U.S. Pat. No. 3,037,857 describes aluminum base alloys having refractory metal boride particles distributed throughout. U.S. Pat. No. 2,840,891 shows aluminum and alloys thereof having various finely divided particles distributed throughout including silicon carbide, various borides, oxides, titanates and the like.
An article entitled "Theoretical and Experimental Elastic Properties of Isotropic and Transversely Isotropic Silicon Carbide/Aluminum Composites" by Dennis Regis et al was presented January 1981 at the Third Silicon Carbide/Aluminum Technology Meeting in Boulder, Colo. and describes composites of silicon carbide in aluminum.

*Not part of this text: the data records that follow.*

[src/hdl/rtsd_pkg.sv]
package rtsd_pkg;

	localparam int WORD_W     = 16;
	localparam int CFG_IDX_W  = 2;
	localparam int CFG_DATA_W = 16;
	localparam int START_W    = 14;
	localparam int LENGTH_W   = 15;
	localparam int CHAN_W     = 8;
	localparam int FIFO_DEPTH = 4;
	localparam int FIFO_PTR_W = $clog2(FIFO_DEPTH);
	localparam int FIFO_CNT_W = $clog2(FIFO_DEPTH + 1);

	localparam logic [CFG_DATA_W-1:0] TEXTURE_BYTES_RST = 16'h8000;
	localparam logic [WORD_W-1:0]     LITERAL_MASK      = 16'hFF00;
	localparam logic [CHAN_W-1:0]     ALPHA_OPAQUE      = 8'hFF;
	localparam logic [CHAN_W-1:0]     ALPHA_CLEAR       = 8'h00;

	typedef enum logic [CFG_IDX_W-1:0] {
		REG_COMPRESSED_MODE = 2'd0,
		REG_TEXTURE_BYTES   = 2'd1
	} cfg_reg_t;

	typedef struct packed {
		logic [START_W-1:0]  span_start;
		logic [LENGTH_W-1:0] span_length;
		logic [CHAN_W-1:0]   red;
		logic [CHAN_W-1:0]   green;
		logic [CHAN_W-1:0]   blue;
		logic [CHAN_W-1:0]   alpha;
		logic                final_span;
	} span_t;

	typedef struct packed {
		logic [1:0] count;
		span_t      first;
		span_t      second;
	} span_pair_t;

	function automatic span_t make_span(
		input logic [START_W-1:0]  start,
		input logic [LENGTH_W-1:0] len,
		input logic [WORD_W-1:0]   colour,
		input logic                opaque,
		input logic                last
	);
		span_t s;
		s.span_start  = start;
		s.span_length = len;
		s.red         = opaque ? {colour[4:0], 3'b000} : ALPHA_CLEAR;
		s.green       = opaque ? {colour[9:5], 3'b000} : ALPHA_CLEAR;
		s.blue        = opaque ? {colour[14:10], 3'b000} : ALPHA_CLEAR;
		s.alpha       = opaque ? ALPHA_OPAQUE : ALPHA_CLEAR;
		s.final_span  = last;
		return s;
	endfunction

endpackage
$ cat config.mk
export PLATFORM = sky130hd
export DESIGN_NAME = uerx_out_stage
export DESIGN_NICKNAME = d
export VERILOG_FILES = /design/src/hw/rtl/uerx_pkg.sv /design/src/hw/rtl/uerx_out_stage.sv
export SDC_FILE = /design/constraint.sdc
export NUM_CORES = 1
export LEC_CHECK = 0
export BUFFER_PORTS_ARGS = -buffer_cell sky130_fd_sc_hd__buf_4
export CORE_MARGIN = 2
export CORE_UTILIZATION = 41
export CTS_BUF_LIST = sky130_fd_sc_hd__clkbuf_4 sky130_fd_sc_hd__clkbuf_8 sky130_fd_sc_hd__clkbuf_16
export CTS_CLUSTER_SIZE = 16
export DETAILED_ROUTE_END_ITERATION = 7
export PLACE_DENSITY = 0.8
export SYNTH_ARGS = -nofsm -noshare
export SYNTH_HDL_FRONTEND = slang
export SYNTH_SLANG_ARGS = --single-unit
$ cat constraint.sdc
create_clock -name clock -period 1.97 [get_ports clock]
set_clock_uncertainty 0.1 [all_clocks]
set_input_delay 0.2955 -clock clock [delete_from_list [all_inputs] [get_ports clock]]
set_output_delay 0.2955 -clock clock [all_outputs]
set_load 0.02 [all_outputs]
$ cat src/hw/rtl/uerx_pkg.sv
`timescale 1ns / 1ps
// ----------------------------------------------------------------------------
// uerx_pkg
// shared types and constants of the usb ethernet receive deframer
// ----------------------------------------------------------------------------
package uerx_pkg;

   localparam int unsigned XferLenWidth  = 15;
   localparam int unsigned FrameLenWidth = 11;
   localparam int unsigned KindWidth     = 3;

   localparam logic [XferLenWidth-1:0] MaxTransferBytes = 15'd16384;
   localparam logic [FrameLenWidth-1:0] LenMask = 11'h7ff;

   localparam logic [KindWidth-1:0] KindData      = 3'd0;
   localparam logic [KindWidth-1:0] KindEmpty     = 3'd1;
   localparam logic [KindWidth-1:0] KindMalformed = 3'd2;
   localparam logic [KindWidth-1:0] KindTooLarge  = 3'd3;
   localparam logic [KindWidth-1:0] KindTruncated = 3'd4;

   typedef struct packed {
      logic [7:0]              rx_byte;
      logic                    first_of_transfer;
      logic [XferLenWidth-1:0] transfer_length;
   } req_beat_type;

   typedef struct packed {
      logic [KindWidth-1:0]     kind;
      logic [7:0]               payload_byte;
      logic                     frame_last;
      logic [FrameLenWidth-1:0] frame_length;
   } rsp_beat_type;

endpackage

$ cat src/hw/rtl/uerx_out_stage.sv
`timescale 1ns / 1ps
// ----------------------------------------------------------------------------
// uerx_out_stage
// result register: holds one result beat until the receiver takes it
// ----------------------------------------------------------------------------
module uerx_out_stage
   import uerx_pkg::*;
(
   input  logic         clock,
   input  logic         reset,
   input  logic         load,
   input  rsp_beat_type load_beat,
   output logic         space,
   output logic         rsp_valid,
   input  logic         rsp_ready,
   output rsp_beat_type rsp_beat
);

   logic         valid_ff;
   logic         valid_in;
   rsp_beat_type beat_ff;

   assign space     = !valid_ff || rsp_ready;
   assign rsp_valid = valid_ff;
   assign rsp_beat  = beat_ff;

   always_comb begin
      valid_in = valid_ff;
      if (space) begin
         valid_in = load;
      end
   end

   always_ff @(posedge clock) begin
      if (reset) begin
         valid_ff <= 1'b0;
      end else begin
         valid_ff <= valid_in;
      end
   end

   always_ff @(posedge clock) begin
      if (space && load) begin
         beat_ff <= load_beat;
      end
   end

endmodule
--- src/hw/rtl/uerx_pkg.sv ---
`timescale 1ns / 1ps
// ----------------------------------------------------------------------------
// uerx_pkg
// shared types and constants of the usb ethernet receive deframer
// ----------------------------------------------------------------------------
package uerx_pkg;

   localparam int unsigned XferLenWidth  = 15;
   localparam int unsigned FrameLenWidth = 11;
   localparam int unsigned KindWidth     = 3;

   localparam logic [XferLenWidth-1:0] MaxTransferBytes = 15'd16384;
   localparam logic [FrameLenWidth-1:0] LenMask = 11'h7ff;

   localparam logic [KindWidth-1:0] KindData      = 3'd0;
   localparam logic [KindWidth-1:0] KindEmpty     = 3'd1;
   localparam logic [KindWidth-1:0] KindMalformed = 3'd2;
   localparam logic [KindWidth-1:0] KindTooLarge  = 3'd3;
   localparam logic [KindWidth-1:0] KindTruncated = 3'd4;

   typedef struct packed {
      logic [7:0]              rx_byte;
      logic                    first_of_transfer;
      logic [XferLenWidth-1:0] transfer_length;
   } req_beat_type;

   typedef struct packed {
      logic [KindWidth-1:0]     kind;
      logic [7:0]               payload_byte;
      logic                     frame_last;
      logic [FrameLenWidth-1:0] frame_length;
   } rsp_beat_type;

endpackage
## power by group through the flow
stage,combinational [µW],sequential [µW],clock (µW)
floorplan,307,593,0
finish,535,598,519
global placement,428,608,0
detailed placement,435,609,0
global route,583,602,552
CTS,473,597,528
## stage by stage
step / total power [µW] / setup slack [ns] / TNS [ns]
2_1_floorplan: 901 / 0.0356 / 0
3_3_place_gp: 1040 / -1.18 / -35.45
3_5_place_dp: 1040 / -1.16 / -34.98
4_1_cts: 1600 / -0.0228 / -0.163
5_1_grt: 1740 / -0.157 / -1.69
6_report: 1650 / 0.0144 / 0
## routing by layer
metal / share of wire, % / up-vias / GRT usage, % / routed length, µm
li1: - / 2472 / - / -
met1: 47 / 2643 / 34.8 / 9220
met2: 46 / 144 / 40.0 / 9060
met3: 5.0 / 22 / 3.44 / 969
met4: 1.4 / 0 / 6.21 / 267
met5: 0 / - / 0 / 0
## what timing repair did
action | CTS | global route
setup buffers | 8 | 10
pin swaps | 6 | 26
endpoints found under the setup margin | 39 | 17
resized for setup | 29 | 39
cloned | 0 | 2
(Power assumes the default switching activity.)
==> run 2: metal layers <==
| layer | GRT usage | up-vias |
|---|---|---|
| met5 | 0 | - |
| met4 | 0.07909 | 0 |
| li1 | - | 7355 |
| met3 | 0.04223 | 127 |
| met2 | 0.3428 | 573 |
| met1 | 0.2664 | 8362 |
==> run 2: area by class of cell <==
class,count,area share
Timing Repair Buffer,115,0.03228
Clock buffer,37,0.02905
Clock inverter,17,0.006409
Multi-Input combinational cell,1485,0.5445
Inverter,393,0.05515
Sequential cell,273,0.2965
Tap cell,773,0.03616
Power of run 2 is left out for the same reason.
File: config.mk
export PLATFORM = sky130hd
export DESIGN_NAME = arpc_ctrl
export DESIGN_NICKNAME = d
export VERILOG_FILES = /design/src/hdl/arp_cache_responder_core_macros.svh /design/src/hdl/arpc_pkg.sv /design/src/hdl/arpc_ctrl.sv
export SDC_FILE = /design/constraint.sdc
export NUM_CORES = 1
export LEC_CHECK = 0
export CAP_MARGIN = 10
export CORE_AREA = 3 3 249 251
export DETAILED_ROUTE_END_ITERATION = 6
export DIE_AREA = 0 0 252 254
export DONT_BUFFER_PORTS = 1
export GPL_TIMING_DRIVEN = 0
export HOLD_SLACK_MARGIN = 0.08
export PLACE_DENSITY = 0.42
export SLEW_MARGIN = 10
export SYNTH_ARGS = -nofsm -noshare
export SYNTH_HDL_FRONTEND = slang
export SYNTH_SLANG_ARGS = --single-unit
File: constraint.sdc
create_clock -name aclk -period 16.7 [get_ports aclk]
set_clock_uncertainty 0.15 [all_clocks]
set_input_delay 1.67 -clock aclk [delete_from_list [all_inputs] [get_ports aclk]]
set_output_delay 1.67 -clock aclk [all_outputs]
set_load 0.1 [all_outputs]
[src/design/cst_pkg.sv]
package cst_pkg;

  localparam int RESULT_WIDTH = 48;

  localparam int COORD_W = 32;
  localparam int COEF_W  = 33;
  localparam int DM_W    = 32;
  localparam int TK_W    = 31;
  localparam int AREA_W  = 31;

  localparam int CFG_ADDR_W = 5;
  localparam int CFG_DATA_W = 32;

  localparam logic [2:0] REG_D11   = 3'd0;
  localparam logic [2:0] REG_D12   = 3'd1;
  localparam logic [2:0] REG_D13   = 3'd2;
  localparam logic [2:0] REG_D22   = 3'd3;
  localparam logic [2:0] REG_D23   = 3'd4;
  localparam logic [2:0] REG_D33   = 3'd5;
  localparam logic [2:0] REG_THICK = 3'd6;
  localparam logic [2:0] REG_AREA  = 3'd7;

  localparam logic [DM_W-1:0]   D11_RST   = 32'd64000000;
  localparam logic [DM_W-1:0]   D12_RST   = 32'd25600000;
  localparam logic [DM_W-1:0]   D13_RST   = 32'd0;
  localparam logic [DM_W-1:0]   D22_RST   = 32'd64000000;
  localparam logic [DM_W-1:0]   D23_RST   = 32'd0;
  localparam logic [DM_W-1:0]   D33_RST   = 32'd19200000;
  localparam logic [TK_W-1:0]   THICK_RST = 31'd6554;
  localparam logic [AREA_W-1:0] AREA_RST  = 31'd335544;

  // Row and column index of the final entry of an element.
  localparam logic [2:0] LAST_IDX = 3'd5;

  localparam int QUEUE_DEPTH = 2;
  localparam int QPTR_W      = (QUEUE_DEPTH > 1) ? $clog2(QUEUE_DEPTH) : 1;

  // Radix-4 divider: 64 quotient bits in 32 steps, one lane per entry in flight.
  localparam int DIV_STEPS  = 32;
  localparam int DIV_CNT_W  = $clog2(DIV_STEPS);
  localparam int DIV_LANES  = DIV_STEPS + 1;
  localparam int LANE_PTR_W = $clog2(DIV_LANES);

  typedef struct packed {
    logic [15:0]              element_index;
    logic signed [COORD_W-1:0] x_a;
    logic signed [COORD_W-1:0] y_a;
    logic signed [COORD_W-1:0] x_b;
    logic signed [COORD_W-1:0] y_b;
    logic signed [COORD_W-1:0] x_c;
    logic signed [COORD_W-1:0] y_c;
  } in_item_t;

  typedef struct packed {
    logic [15:0]                   element_tag;
    logic [2:0]                    row_index;
    logic [2:0]                    col_index;
    logic signed [RESULT_WIDTH-1:0] stiffness_value;
    logic                          saturated;
    logic                          last;
  } out_item_t;

  typedef struct packed {
    logic [15:0]             tag;
    logic [2:0][COEF_W-1:0]  b;
    logic [2:0][COEF_W-1:0]  c;
  } coef_item_t;

  typedef struct packed {
    logic [DM_W-1:0]   d_11;
    logic [DM_W-1:0]   d_12;
    logic [DM_W-1:0]   d_13;
    logic [DM_W-1:0]   d_22;
    logic [DM_W-1:0]   d_23;
    logic [DM_W-1:0]   d_33;
    logic [TK_W-1:0]   thickness;
    logic [AREA_W-1:0] element_area;
  } cfg_regs_t;

  typedef struct packed {
    logic [15:0] tag;
    logic [2:0]  row;
    logic [2:0]  col;
    logic        last;
    logic        neg;
    logic        pre;
    logic        pre_lim;
    logic [31:0] rem;
    logic [63:0] quo;
  } disp_t;

endpackage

U.S. Pat. No. 3,421,862 describes incorporation of whiskers of various materials in aluminum alloy matrices. U.S. Pat. No. 3,728,108 also describes the preparation of composites of metal alloys containing filaments or particles as does U.S. Pat. No. 3,885,959. Fiber reinforced aluminum alloys are shown also in U.S. Pat. Nos. 4,452,865, 3,441,392, 4,060,412 and 4,463,058 while the preparation of whiskers such as those of silicon carbide are shown in U.S. Pat. Nos. 4,536,379, 4,534,948 and 3,758,672.
The use of fibers such as those of silicon carbide in glass-ceramic composite substrates to which mirror surfaces are bonded are described in U.S. Pat. No. 4,554,198.